* Exercise directions *
Scan the entries and copy each line where the word "response" is present.

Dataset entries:
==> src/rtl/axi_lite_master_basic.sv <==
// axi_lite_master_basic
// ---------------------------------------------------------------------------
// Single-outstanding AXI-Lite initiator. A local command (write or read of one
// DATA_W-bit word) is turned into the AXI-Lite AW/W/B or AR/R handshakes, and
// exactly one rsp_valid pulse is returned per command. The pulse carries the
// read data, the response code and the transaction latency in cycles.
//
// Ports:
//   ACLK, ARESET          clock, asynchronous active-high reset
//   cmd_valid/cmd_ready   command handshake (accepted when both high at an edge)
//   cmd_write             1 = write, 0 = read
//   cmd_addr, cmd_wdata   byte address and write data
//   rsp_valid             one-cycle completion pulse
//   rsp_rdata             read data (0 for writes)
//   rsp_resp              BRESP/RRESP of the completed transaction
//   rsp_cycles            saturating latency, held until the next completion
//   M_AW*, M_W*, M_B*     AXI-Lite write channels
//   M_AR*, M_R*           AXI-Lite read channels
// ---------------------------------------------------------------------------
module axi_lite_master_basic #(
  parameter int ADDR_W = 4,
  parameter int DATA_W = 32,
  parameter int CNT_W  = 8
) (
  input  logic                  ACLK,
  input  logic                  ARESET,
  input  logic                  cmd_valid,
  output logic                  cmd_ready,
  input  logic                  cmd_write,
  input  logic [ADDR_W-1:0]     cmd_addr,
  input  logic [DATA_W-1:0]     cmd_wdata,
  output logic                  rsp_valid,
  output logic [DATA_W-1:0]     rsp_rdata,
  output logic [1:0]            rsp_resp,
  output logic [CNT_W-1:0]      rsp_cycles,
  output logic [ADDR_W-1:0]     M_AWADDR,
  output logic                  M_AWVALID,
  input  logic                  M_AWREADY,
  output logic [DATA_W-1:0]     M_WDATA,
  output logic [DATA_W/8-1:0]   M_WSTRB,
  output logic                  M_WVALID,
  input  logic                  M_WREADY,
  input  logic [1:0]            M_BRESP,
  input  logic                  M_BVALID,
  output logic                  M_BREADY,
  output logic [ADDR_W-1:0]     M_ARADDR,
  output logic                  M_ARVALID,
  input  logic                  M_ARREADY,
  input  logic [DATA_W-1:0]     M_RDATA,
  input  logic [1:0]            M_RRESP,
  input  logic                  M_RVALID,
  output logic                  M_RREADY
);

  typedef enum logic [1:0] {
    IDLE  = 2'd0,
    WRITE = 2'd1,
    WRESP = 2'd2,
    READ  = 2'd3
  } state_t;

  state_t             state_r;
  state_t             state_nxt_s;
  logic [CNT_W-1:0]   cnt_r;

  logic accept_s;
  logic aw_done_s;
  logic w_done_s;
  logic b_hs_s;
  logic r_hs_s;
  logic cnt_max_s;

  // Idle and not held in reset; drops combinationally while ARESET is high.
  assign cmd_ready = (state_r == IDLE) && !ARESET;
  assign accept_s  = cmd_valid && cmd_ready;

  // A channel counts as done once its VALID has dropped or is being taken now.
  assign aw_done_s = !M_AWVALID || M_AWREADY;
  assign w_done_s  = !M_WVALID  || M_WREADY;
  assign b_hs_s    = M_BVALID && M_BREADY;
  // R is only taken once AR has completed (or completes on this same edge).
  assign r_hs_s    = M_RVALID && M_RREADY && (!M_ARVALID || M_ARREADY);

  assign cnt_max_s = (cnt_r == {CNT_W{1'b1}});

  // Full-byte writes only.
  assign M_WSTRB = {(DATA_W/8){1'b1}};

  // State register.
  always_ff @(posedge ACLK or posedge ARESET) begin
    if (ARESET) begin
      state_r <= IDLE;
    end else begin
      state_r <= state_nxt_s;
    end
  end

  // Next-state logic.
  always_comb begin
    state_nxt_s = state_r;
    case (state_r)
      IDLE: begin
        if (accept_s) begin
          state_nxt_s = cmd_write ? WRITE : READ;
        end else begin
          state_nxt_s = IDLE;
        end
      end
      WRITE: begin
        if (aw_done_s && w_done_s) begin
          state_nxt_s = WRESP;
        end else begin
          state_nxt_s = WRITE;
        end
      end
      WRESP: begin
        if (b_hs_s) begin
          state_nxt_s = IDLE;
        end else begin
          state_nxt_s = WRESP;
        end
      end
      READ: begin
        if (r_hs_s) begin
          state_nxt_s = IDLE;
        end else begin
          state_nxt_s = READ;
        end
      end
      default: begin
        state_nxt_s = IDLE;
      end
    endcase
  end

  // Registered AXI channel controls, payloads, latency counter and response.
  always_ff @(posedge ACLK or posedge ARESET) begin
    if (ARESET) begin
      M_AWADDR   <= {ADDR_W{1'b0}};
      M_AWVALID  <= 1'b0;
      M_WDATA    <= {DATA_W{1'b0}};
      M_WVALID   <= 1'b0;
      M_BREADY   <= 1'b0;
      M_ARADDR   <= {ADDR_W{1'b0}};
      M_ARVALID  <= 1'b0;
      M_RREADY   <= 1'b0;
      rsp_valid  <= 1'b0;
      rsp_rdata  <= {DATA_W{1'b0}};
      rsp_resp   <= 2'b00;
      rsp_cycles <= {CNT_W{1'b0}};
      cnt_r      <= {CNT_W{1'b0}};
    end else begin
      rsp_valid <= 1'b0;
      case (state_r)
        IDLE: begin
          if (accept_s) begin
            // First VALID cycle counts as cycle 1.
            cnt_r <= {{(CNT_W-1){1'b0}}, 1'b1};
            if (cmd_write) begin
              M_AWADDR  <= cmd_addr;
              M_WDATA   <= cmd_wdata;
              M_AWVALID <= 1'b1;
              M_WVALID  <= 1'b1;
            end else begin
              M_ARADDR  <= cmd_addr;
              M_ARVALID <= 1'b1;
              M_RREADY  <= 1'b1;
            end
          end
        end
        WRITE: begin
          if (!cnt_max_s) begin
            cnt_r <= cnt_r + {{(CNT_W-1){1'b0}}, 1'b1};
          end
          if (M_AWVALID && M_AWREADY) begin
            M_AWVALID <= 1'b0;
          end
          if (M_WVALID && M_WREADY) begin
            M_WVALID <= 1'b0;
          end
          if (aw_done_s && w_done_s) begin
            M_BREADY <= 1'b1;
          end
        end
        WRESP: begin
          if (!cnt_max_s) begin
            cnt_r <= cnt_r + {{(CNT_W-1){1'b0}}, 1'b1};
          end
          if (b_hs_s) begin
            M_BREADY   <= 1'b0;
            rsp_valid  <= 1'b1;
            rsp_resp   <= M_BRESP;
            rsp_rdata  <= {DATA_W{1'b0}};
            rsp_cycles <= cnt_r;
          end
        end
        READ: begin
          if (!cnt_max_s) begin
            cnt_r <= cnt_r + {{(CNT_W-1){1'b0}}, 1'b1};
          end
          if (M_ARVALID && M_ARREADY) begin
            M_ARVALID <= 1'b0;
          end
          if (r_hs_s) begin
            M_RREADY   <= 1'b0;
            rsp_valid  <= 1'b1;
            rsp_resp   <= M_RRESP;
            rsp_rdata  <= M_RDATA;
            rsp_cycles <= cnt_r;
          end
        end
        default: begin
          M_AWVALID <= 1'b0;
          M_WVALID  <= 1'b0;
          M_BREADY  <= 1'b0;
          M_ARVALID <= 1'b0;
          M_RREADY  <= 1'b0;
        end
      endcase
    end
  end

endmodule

--

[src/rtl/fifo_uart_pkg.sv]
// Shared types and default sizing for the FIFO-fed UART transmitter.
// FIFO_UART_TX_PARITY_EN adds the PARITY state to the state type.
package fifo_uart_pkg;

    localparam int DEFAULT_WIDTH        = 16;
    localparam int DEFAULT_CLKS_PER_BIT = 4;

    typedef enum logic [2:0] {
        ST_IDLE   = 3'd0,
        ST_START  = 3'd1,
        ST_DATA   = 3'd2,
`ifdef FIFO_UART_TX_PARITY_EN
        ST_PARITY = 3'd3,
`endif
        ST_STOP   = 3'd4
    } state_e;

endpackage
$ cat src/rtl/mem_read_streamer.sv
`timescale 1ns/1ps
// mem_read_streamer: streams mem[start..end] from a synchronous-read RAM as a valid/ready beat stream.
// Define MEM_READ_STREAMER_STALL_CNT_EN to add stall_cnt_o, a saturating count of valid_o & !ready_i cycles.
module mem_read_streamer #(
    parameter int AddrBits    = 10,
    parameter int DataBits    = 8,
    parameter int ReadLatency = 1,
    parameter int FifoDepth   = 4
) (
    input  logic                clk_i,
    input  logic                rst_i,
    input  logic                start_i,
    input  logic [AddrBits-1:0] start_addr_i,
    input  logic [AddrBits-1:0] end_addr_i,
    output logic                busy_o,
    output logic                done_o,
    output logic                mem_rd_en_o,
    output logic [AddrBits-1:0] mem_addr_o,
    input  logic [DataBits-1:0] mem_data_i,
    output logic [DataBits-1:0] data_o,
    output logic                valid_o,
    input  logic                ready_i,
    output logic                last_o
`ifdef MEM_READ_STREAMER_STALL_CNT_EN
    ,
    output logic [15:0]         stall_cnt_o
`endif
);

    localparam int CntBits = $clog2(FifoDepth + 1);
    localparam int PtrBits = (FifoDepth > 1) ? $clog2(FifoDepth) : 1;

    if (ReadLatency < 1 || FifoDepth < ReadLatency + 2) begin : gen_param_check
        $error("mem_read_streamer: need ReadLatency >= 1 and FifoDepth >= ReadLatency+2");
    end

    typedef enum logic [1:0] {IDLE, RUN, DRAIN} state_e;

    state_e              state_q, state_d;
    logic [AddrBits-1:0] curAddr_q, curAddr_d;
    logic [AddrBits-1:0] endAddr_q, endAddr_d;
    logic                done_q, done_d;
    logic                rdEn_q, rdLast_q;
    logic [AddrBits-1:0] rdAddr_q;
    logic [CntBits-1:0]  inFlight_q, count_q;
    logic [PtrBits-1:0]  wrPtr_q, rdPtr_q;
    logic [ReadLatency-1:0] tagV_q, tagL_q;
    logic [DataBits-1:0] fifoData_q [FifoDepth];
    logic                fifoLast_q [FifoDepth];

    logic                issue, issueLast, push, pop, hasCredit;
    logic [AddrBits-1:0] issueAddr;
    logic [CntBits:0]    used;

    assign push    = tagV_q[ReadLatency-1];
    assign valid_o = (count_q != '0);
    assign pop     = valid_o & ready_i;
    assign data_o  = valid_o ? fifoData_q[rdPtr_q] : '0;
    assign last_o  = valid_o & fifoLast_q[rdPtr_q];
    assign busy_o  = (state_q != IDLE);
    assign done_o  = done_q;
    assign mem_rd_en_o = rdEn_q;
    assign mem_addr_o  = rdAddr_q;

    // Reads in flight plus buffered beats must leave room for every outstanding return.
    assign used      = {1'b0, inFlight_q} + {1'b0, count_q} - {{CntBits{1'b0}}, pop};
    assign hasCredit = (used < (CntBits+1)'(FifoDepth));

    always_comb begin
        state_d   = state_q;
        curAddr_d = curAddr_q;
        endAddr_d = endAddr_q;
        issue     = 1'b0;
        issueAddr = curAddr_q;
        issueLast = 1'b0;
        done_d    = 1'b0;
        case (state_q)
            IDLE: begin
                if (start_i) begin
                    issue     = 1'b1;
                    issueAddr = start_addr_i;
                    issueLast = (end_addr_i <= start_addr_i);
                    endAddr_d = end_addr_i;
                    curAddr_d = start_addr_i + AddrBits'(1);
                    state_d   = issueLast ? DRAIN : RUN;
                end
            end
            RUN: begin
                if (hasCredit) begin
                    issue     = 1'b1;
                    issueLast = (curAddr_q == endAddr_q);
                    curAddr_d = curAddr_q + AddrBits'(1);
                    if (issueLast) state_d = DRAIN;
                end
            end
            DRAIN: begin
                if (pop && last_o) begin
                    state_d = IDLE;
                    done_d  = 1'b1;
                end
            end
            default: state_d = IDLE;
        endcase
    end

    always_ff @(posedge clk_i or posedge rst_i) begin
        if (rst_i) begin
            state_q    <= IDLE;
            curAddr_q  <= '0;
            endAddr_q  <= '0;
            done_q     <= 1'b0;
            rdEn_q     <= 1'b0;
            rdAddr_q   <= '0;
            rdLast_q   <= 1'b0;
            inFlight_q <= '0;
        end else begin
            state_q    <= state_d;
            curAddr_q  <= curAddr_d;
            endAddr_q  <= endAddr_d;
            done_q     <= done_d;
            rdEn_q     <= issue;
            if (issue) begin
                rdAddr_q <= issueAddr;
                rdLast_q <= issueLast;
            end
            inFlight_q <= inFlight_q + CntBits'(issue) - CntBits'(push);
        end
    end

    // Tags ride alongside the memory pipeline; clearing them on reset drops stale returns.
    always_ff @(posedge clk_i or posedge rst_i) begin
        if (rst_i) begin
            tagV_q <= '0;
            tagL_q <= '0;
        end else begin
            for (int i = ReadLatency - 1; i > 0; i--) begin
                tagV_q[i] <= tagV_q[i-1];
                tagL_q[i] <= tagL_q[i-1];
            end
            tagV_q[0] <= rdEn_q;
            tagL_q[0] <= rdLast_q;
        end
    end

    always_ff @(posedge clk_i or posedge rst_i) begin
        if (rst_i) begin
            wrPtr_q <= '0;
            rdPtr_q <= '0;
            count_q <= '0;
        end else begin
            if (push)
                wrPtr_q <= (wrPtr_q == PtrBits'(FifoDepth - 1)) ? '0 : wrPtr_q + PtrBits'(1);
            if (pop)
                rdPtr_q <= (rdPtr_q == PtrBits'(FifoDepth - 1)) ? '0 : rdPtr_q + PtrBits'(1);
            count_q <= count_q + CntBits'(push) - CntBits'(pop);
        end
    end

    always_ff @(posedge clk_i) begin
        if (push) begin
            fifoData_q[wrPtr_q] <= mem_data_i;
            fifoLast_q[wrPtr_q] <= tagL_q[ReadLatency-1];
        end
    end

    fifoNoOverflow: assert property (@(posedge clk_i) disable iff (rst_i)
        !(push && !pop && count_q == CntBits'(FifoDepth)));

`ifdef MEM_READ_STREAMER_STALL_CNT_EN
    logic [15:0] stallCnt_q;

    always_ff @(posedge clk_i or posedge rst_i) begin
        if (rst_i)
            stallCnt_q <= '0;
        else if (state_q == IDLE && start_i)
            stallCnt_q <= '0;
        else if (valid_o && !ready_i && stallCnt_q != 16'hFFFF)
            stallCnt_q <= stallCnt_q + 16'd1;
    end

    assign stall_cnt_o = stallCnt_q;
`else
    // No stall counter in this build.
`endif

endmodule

==

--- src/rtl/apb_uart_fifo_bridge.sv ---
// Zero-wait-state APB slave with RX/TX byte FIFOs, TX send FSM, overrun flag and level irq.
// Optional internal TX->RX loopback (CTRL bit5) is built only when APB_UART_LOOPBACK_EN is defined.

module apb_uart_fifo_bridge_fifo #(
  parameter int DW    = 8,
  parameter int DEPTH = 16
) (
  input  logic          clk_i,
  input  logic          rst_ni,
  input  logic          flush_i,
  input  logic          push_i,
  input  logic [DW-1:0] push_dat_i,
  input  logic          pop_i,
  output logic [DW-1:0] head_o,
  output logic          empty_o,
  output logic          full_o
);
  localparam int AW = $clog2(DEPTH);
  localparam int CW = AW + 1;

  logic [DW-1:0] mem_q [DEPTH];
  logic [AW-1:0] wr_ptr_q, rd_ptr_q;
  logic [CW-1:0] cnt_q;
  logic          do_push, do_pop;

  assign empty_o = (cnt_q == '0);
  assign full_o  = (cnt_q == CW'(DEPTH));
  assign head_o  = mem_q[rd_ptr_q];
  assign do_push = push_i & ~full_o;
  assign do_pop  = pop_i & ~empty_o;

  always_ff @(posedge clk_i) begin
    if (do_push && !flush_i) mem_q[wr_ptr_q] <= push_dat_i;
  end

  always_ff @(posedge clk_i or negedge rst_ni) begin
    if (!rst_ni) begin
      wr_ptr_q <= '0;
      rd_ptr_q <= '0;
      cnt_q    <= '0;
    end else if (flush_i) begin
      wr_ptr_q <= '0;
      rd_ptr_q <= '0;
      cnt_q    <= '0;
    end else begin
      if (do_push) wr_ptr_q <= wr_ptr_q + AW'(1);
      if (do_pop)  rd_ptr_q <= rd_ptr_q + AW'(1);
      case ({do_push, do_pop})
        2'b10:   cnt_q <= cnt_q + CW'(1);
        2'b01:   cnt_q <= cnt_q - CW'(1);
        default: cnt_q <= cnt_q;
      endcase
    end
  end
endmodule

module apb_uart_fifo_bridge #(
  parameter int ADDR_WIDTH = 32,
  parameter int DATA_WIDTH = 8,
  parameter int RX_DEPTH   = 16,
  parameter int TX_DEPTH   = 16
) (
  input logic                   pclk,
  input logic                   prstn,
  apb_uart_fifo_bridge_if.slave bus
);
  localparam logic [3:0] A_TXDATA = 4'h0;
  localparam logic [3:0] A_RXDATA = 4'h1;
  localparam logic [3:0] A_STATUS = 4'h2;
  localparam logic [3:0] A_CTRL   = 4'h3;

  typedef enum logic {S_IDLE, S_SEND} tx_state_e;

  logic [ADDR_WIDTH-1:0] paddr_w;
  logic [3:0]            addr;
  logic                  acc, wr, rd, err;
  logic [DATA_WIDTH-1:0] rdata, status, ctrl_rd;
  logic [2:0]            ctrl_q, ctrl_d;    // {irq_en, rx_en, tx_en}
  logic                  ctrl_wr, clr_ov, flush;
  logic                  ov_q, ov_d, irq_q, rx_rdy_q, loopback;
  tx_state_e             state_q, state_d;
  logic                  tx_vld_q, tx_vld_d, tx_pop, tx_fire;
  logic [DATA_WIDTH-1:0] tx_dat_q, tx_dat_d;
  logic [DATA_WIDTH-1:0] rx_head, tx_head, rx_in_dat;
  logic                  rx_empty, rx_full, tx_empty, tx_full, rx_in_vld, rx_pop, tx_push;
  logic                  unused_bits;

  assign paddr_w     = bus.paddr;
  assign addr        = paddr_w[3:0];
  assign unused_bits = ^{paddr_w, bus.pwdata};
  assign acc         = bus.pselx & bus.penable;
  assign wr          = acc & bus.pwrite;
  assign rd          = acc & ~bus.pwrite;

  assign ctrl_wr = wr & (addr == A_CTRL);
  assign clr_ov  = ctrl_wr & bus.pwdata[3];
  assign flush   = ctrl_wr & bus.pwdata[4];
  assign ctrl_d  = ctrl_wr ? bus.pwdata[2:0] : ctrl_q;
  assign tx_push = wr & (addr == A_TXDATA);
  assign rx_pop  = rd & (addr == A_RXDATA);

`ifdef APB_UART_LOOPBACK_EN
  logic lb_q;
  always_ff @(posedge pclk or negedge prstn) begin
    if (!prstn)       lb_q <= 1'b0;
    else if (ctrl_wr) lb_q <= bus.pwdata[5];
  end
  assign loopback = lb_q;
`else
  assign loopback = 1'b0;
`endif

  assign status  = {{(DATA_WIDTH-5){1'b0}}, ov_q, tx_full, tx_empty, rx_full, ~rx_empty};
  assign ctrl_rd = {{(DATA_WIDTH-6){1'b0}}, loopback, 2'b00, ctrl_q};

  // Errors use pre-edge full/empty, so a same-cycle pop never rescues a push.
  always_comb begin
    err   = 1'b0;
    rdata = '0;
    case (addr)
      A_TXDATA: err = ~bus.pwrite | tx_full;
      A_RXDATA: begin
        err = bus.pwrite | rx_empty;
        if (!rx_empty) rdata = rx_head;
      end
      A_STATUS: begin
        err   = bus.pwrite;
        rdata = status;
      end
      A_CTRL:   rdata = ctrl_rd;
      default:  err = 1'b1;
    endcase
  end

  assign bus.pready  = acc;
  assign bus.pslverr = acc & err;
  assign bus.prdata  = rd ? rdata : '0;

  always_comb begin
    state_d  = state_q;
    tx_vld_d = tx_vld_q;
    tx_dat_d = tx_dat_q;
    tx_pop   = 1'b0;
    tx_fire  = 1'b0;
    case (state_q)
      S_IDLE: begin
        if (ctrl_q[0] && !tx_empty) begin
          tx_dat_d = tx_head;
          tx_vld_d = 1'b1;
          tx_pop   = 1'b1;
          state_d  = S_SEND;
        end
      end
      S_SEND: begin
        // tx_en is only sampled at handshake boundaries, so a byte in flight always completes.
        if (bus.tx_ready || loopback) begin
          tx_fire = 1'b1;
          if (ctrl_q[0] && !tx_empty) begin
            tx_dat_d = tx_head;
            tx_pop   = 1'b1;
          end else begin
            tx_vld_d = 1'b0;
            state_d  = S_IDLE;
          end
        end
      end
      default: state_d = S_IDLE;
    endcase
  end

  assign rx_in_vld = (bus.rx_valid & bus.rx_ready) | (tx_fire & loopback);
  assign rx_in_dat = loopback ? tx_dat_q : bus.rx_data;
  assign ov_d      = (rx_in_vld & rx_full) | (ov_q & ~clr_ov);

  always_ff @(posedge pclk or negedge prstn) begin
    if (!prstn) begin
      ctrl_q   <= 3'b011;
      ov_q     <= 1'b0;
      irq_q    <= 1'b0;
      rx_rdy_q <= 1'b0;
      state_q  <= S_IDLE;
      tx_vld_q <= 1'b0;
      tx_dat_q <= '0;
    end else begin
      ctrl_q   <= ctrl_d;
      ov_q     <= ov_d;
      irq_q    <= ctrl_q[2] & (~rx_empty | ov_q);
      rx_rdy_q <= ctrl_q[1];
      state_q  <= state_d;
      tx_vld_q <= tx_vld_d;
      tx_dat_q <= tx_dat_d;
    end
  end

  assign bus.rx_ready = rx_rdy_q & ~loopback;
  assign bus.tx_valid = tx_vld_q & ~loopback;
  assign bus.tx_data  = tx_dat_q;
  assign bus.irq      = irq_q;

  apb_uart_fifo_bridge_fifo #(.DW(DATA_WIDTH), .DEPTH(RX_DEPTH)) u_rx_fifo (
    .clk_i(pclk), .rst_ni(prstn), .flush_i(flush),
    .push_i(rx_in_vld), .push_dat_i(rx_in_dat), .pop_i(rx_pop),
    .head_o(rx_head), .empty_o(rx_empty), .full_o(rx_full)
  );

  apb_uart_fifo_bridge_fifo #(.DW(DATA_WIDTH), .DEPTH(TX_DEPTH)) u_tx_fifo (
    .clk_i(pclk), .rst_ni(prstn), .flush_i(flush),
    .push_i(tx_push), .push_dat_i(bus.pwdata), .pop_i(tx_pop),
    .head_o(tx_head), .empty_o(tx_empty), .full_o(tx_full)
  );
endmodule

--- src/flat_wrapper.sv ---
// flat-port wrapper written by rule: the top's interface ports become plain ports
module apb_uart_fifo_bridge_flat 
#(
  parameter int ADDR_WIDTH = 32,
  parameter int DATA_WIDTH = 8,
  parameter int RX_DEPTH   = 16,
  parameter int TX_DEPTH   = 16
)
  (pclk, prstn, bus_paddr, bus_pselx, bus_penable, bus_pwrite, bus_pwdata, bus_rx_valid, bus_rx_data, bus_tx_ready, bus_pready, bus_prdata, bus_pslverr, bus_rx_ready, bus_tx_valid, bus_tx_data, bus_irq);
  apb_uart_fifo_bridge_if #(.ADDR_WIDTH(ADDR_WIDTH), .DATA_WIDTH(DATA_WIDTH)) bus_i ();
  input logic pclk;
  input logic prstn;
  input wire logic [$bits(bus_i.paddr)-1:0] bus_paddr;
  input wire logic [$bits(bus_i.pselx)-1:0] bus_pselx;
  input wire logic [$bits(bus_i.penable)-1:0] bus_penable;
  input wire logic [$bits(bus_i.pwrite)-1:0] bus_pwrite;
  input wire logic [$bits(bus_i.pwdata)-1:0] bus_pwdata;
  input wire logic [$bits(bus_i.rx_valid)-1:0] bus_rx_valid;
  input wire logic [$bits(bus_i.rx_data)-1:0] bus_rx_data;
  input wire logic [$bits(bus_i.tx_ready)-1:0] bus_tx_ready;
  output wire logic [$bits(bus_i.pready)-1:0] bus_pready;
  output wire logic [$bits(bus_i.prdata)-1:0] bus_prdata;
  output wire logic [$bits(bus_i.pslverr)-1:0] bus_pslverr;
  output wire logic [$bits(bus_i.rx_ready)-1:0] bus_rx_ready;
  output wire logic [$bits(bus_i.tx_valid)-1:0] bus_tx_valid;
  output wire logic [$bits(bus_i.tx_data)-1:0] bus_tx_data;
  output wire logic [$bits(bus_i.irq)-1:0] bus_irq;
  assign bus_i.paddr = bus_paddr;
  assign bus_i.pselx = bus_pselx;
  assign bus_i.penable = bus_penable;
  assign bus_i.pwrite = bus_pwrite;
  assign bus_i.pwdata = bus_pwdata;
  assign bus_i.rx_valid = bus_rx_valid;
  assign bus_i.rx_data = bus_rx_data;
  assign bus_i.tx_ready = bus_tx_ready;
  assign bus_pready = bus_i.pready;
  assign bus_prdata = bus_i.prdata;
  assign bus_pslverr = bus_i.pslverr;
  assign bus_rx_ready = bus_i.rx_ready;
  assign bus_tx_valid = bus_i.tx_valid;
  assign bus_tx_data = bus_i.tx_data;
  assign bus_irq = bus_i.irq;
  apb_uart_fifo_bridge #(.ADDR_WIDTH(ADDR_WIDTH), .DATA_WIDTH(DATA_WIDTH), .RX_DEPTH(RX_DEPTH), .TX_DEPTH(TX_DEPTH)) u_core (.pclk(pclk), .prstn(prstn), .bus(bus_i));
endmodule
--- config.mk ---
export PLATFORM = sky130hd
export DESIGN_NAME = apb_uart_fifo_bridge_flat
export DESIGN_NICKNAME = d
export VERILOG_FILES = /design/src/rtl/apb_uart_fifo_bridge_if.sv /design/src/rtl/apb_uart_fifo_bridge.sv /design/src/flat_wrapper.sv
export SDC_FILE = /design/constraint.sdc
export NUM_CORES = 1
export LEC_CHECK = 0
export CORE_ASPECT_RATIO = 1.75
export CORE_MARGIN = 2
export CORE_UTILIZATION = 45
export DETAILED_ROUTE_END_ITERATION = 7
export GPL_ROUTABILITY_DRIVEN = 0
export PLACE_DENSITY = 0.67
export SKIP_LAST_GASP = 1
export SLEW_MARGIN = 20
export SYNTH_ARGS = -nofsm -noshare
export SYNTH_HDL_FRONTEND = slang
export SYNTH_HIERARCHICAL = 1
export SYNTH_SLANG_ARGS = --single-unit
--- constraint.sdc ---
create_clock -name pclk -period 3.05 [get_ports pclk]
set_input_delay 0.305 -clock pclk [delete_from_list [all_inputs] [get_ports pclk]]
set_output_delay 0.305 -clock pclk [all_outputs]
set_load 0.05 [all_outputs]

* Task output *
// read data, the response code and the transaction latency in cycles.
  // Registered AXI channel controls, payloads, latency counter and response.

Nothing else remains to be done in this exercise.